Читателя надо увлечь: если не любовным романом, то — романом ужасов. А ужасов в России было достаточно, особенно при советской власти. Но в 70-е годы несколько опостылевшие готические страхи холодной войны и железного занавеса постепенно трансформировались — в умах западной аудитории — в апокалиптический ужас перед атомной бомбой, в страх тотального самоуничтожения человечества — в угрозу атомной войны, войны атомов, распыления человеческой истории в хаосе атомных частиц, полной аннигиляции.
Я не буду сейчас задаваться вопросом, насколько этот научно-фантастический ужас был обоснован исторически. Ясно одно: те, кто получали выездную визу в 70-е годы, были гайкой и винтиком — атомом? — в этой ядерной машине страха, тождественного ужасу смерти, концу мира в сценарии апокалиптической конфронтации западной цивилизации и советской империи. Неудивительно, что каждый из нас — как часть этой ментальной ядерной бомбы — воспринимался крайне серьезно. Мы и были, в каком-то смысле, механизмом этой самой бомбы. Нас надо было изучать.
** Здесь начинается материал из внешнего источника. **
==> src/rtl/dma_ep_chan.sv <==
module dma_ep_chan
    import dma_ep_pkg::*;
#(
    parameter int ADDR_W = 32,
    parameter int CNT_W  = 17
) (
    input  logic              clk,
    input  logic              rst,
    input  logic              wr_ctrl,
    input  logic              wr_addr,
    input  logic              wr_cnt,
    input  logic [31:0]       wdata,
    input  logic              beat_hit,
    input  logic [2:0]        beat_step,
    input  logic              err_hit,
    output ctrl_t             ctrl,
    output logic [ADDR_W-1:0] addr,
    output logic [CNT_W-1:0]  cnt,
    output logic              req,
    output logic              flag_set
);

    logic finishing;
    assign finishing = ctrl.en && (cnt == '0) && !wr_ctrl && !err_hit;

    always_ff @(posedge clk) begin
        if (rst) begin
            ctrl <= '0;
            addr <= '0;
            cnt  <= '0;
        end else begin
            if (wr_addr)
                addr <= wdata[ADDR_W-1:0];
            else if (beat_hit)
                addr <= addr + ADDR_W'(beat_step);

            if (wr_cnt)
                cnt <= wdata[CNT_W-1:0];
            else if (beat_hit)
                cnt <= cnt - CNT_W'(beat_step);

            if (wr_ctrl) begin
                ctrl      <= ctrl_t'(wdata[CTRL_W-1:0]);
                ctrl.berr <= 1'b0;
            end else if (err_hit) begin
                ctrl.en   <= 1'b0;
                ctrl.berr <= 1'b1;
            end else if (finishing) begin
                ctrl.en   <= 1'b0;
            end
        end
    end

    assign req      = ctrl.en && (cnt != '0);
    assign flag_set = (err_hit && !wr_ctrl) || (finishing && ctrl.ie);

    // a channel with nothing left to move drops its enable
    assert_done_clears_en_R5: assert property (@(posedge clk) disable iff (rst)
        (ctrl.en && cnt == '0 && !wr_ctrl) |=> !ctrl.en);

    // an error beat leaves the channel stopped with the error bit set
    assert_err_marks_ctrl_R7: assert property (@(posedge clk) disable iff (rst)
        (err_hit && !wr_ctrl) |=> (ctrl.berr && !ctrl.en));

    // without a software write the count only goes down
    assert_cnt_monotonic_R3: assert property (@(posedge clk) disable iff (rst)
        !wr_cnt |=> (cnt <= $past(cnt)));

endmodule

==> src/rtl/dma_ep_rr_arb.sv <==
module dma_ep_rr_arb #(
    parameter int N     = 8,
    parameter int IDX_W = $clog2(N)
) (
    input  logic             clk,
    input  logic             rst,
    input  logic [N-1:0]     req,
    input  logic             take,
    output logic [N-1:0]     gnt,
    output logic [IDX_W-1:0] gnt_idx,
    output logic             any
);

    logic [IDX_W-1:0] ptr;

    always_comb begin
        gnt_idx = '0;
        any     = 1'b0;
        for (int i = N - 1; i >= 0; i--) begin
            if (req[ptr + IDX_W'(i)]) begin
                gnt_idx = ptr + IDX_W'(i);
                any     = 1'b1;
            end
        end
        gnt = any ? (N'(1) << gnt_idx) : '0;
    end

    always_ff @(posedge clk) begin
        if (rst)
            ptr <= '0;
        else if (take && any)
            ptr <= gnt_idx + IDX_W'(1);
    end

    // at most one grant, and only to a requester
    assert_gnt_valid_R9: assert property (@(posedge clk) disable iff (rst)
        $onehot0(gnt) && ((gnt & ~req) == '0));

endmodule

==> src/rtl/dma_ep_mover.sv <==
module dma_ep_mover
    import dma_ep_pkg::*;
#(
    parameter int NCH    = 8,
    parameter int ADDR_W = 32,
    parameter int CNT_W  = 17,
    parameter int IDX_W  = $clog2(NCH)
) (
    input  logic              clk,
    input  logic              rst,
    input  logic              any,
    input  logic [IDX_W-1:0]  gnt_idx,
    input  ctrl_t             ctrl_arr [NCH],
    input  logic [ADDR_W-1:0] addr_arr [NCH],
    input  logic [CNT_W-1:0]  cnt_arr  [NCH],
    output logic              take,
    output logic [NCH-1:0]    beat_hit,
    output logic [2:0]        beat_step,
    output logic [NCH-1:0]    err_hit,
    output logic [IDX_W-1:0]  cur_ch,
    output logic              mem_valid,
    output logic              mem_write,
    output logic [ADDR_W-1:0] mem_addr,
    output logic [3:0]        mem_strb,
    output logic [3:0]        mem_len,
    output logic [1:0]        mem_burst,
    output logic [31:0]       mem_wdata,
    input  logic              mem_ready,
    input  logic              mem_err,
    input  logic [31:0]       mem_rdata,
    output logic [3:0]        ep_num,
    output logic              ep_tx,
    output logic              ep_wvalid,
    output logic [31:0]       ep_wdata,
    output logic [3:0]        ep_strb,
    input  logic              ep_wready,
    input  logic              ep_rvalid,
    input  logic [31:0]       ep_rdata,
    output logic              ep_rready
);

    mv_state_e        st;
    logic [4:0]       left;
    logic [3:0]       len_m1;

    ctrl_t            cur;
    logic [CNT_W-1:0] cur_cnt;
    logic             side_ok, fire, ok_beat, bad_beat;

    // burst size for the channel the arbiter offers
    logic [CNT_W:0]   g_words;
    logic [4:0]       g_bl, g_beats;

    assign g_words = ({1'b0, cnt_arr[gnt_idx]} + (CNT_W+1)'(3)) >> 2;
    assign g_bl    = burst_beats(ctrl_arr[gnt_idx].burst);
    assign g_beats = (g_words < (CNT_W+1)'(g_bl)) ? g_words[4:0] : g_bl;

    assign cur     = ctrl_arr[cur_ch];
    assign cur_cnt = cnt_arr[cur_ch];
    assign take    = (st == MV_IDLE) && any;

    assign beat_step = (cur_cnt >= CNT_W'(4)) ? 3'd4 : {1'b0, cur_cnt[1:0]};
    assign side_ok   = cur.tx ? ep_wready : ep_rvalid;
    assign mem_valid = (st == MV_BURST) && cur.en && (cur_cnt != '0) && side_ok;
    assign fire      = mem_valid && mem_ready;
    assign ok_beat   = fire && !mem_err;
    assign bad_beat  = fire && mem_err;

    always_comb begin
        beat_hit = '0;
        err_hit  = '0;
        beat_hit[cur_ch] = ok_beat;
        err_hit[cur_ch]  = bad_beat;
    end

    always_ff @(posedge clk) begin
        if (rst) begin
            st     <= MV_IDLE;
            cur_ch <= '0;
            left   <= '0;
            len_m1 <= '0;
        end else begin
            case (st)
                MV_IDLE: begin
                    if (any) begin
                        cur_ch <= gnt_idx;
                        left   <= g_beats;
                        len_m1 <= 4'(g_beats - 5'd1);
                        st     <= MV_BURST;
                    end
                end
                default: begin
                    if (!cur.en || cur_cnt == '0 || bad_beat ||
                        (ok_beat && left == 5'd1)) begin
                        st   <= MV_IDLE;
                        left <= '0;
                    end else if (ok_beat) begin
                        left <= left - 5'd1;
                    end
                end
            endcase
        end
    end

    assign mem_write = !cur.tx;
    assign mem_addr  = addr_arr[cur_ch];
    assign mem_strb  = strb_for(beat_step);
    assign mem_len   = len_m1;
    assign mem_burst = cur.burst;
    assign mem_wdata = ep_rdata;
    assign ep_num    = cur.ep;
    assign ep_tx     = cur.tx;
    assign ep_wvalid = ok_beat && cur.tx;
    assign ep_wdata  = mem_rdata;
    assign ep_strb   = mem_strb;
    assign ep_rready = ok_beat && !cur.tx;

    // no beat beyond the length of the burst that was granted
    assert_burst_bound_R4: assert property (@(posedge clk) disable iff (rst)
        mem_valid |-> (left != 5'd0 && {1'b0, len_m1} >= left - 5'd1));

endmodule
Любопытно, что те, кто воспринимал литературу как политическую организацию, прибегали в ту эпоху к армейскому жаргону 20-х годов: «литературный фронт», «взять в обойму» (и даже слово «магазин», по-русски означающий и торговую точку, и ту самую «обойму» огнестрельного автоматического оружия, — по-английски означает еще и журнал).
Специальные государственные агентства — от исследовательских центров и разведывательных управлений до академических институтов — получали в тот период огромные фонды и субсидии на печатание, распространение и засылку в Россию «свободной» литературы. Ни в какую другую эпоху немыслимо было бы полностью субсидированное существование, скажем, такого толстого и литературно посредственного журнала, как «Континент», объединившего «прогрессивные» силы эмиграции; или же энтузиазм и размах работы радиостанций на русском языке в Европе и Америке. Это был ренессанс русской литературы в изгнании за счет фондов оборонного комплекса западной цивилизации. И происходило это не по причине циничной манипуляции общественным мнением (точнее, не только поэтому): русская литература в эмиграции была частью большого увлекательного сюжета. Нас увлекал этот фильм ужасов. Нам всем было интересно, чем это все закончится.
Но звездный час миновал: мы больше не представляем никакой политической силы. Но была ли она вообще, эта политическая сила, эта обойма, этот магазин у нас в руках? Или она была такой же фикцией, как и угроза ядерной катастрофы?
Если воспринимать эмиграцию лишь в этом политическом плане — то да, ее роль была фиктивной. Достаточно проглядеть литературу, созданную ангажированными авторами эмиграции. Сомнительность их гражданской позиции сейчас очевидна. Скажем, разговоры о вине за соучастие во всем, что творилось при советской власти. Те, кто уезжали в те годы с политической мотивировкой, утверждали, что именно от этого соучастия они и уходили. Но с такой же логической неопровержимостью можно утверждать, что их отъезд продлил жизнь режиму, лишив его какой-либо моральной оппозиции, в то время как те, кто оставались, были, наоборот, внутренним двигателем, ускорившим процесс развала советской власти.
Более того, есть еще и иная, «внепартийная» — отчасти марксистская, — точка зрения. Советский режим, мол, державшийся на цензуре, рухнул, скорее всего, вне зависимости от того, кто уезжал, а кто оставался, кто распространял самиздат, кто печатал тамиздат, а кто получал зарплату в ящике. Режим рухнул в связи с очередной технической революцией — с распространением компьютеров и видео, с той же неизбежностью, с какой эпоха «оттепели» была связана с распространением пишущих машинок и магнитофонов. Советская власть рухнула, потому что она стала странным курьезом истории и вынуждена была себя реформировать, самоустраниться.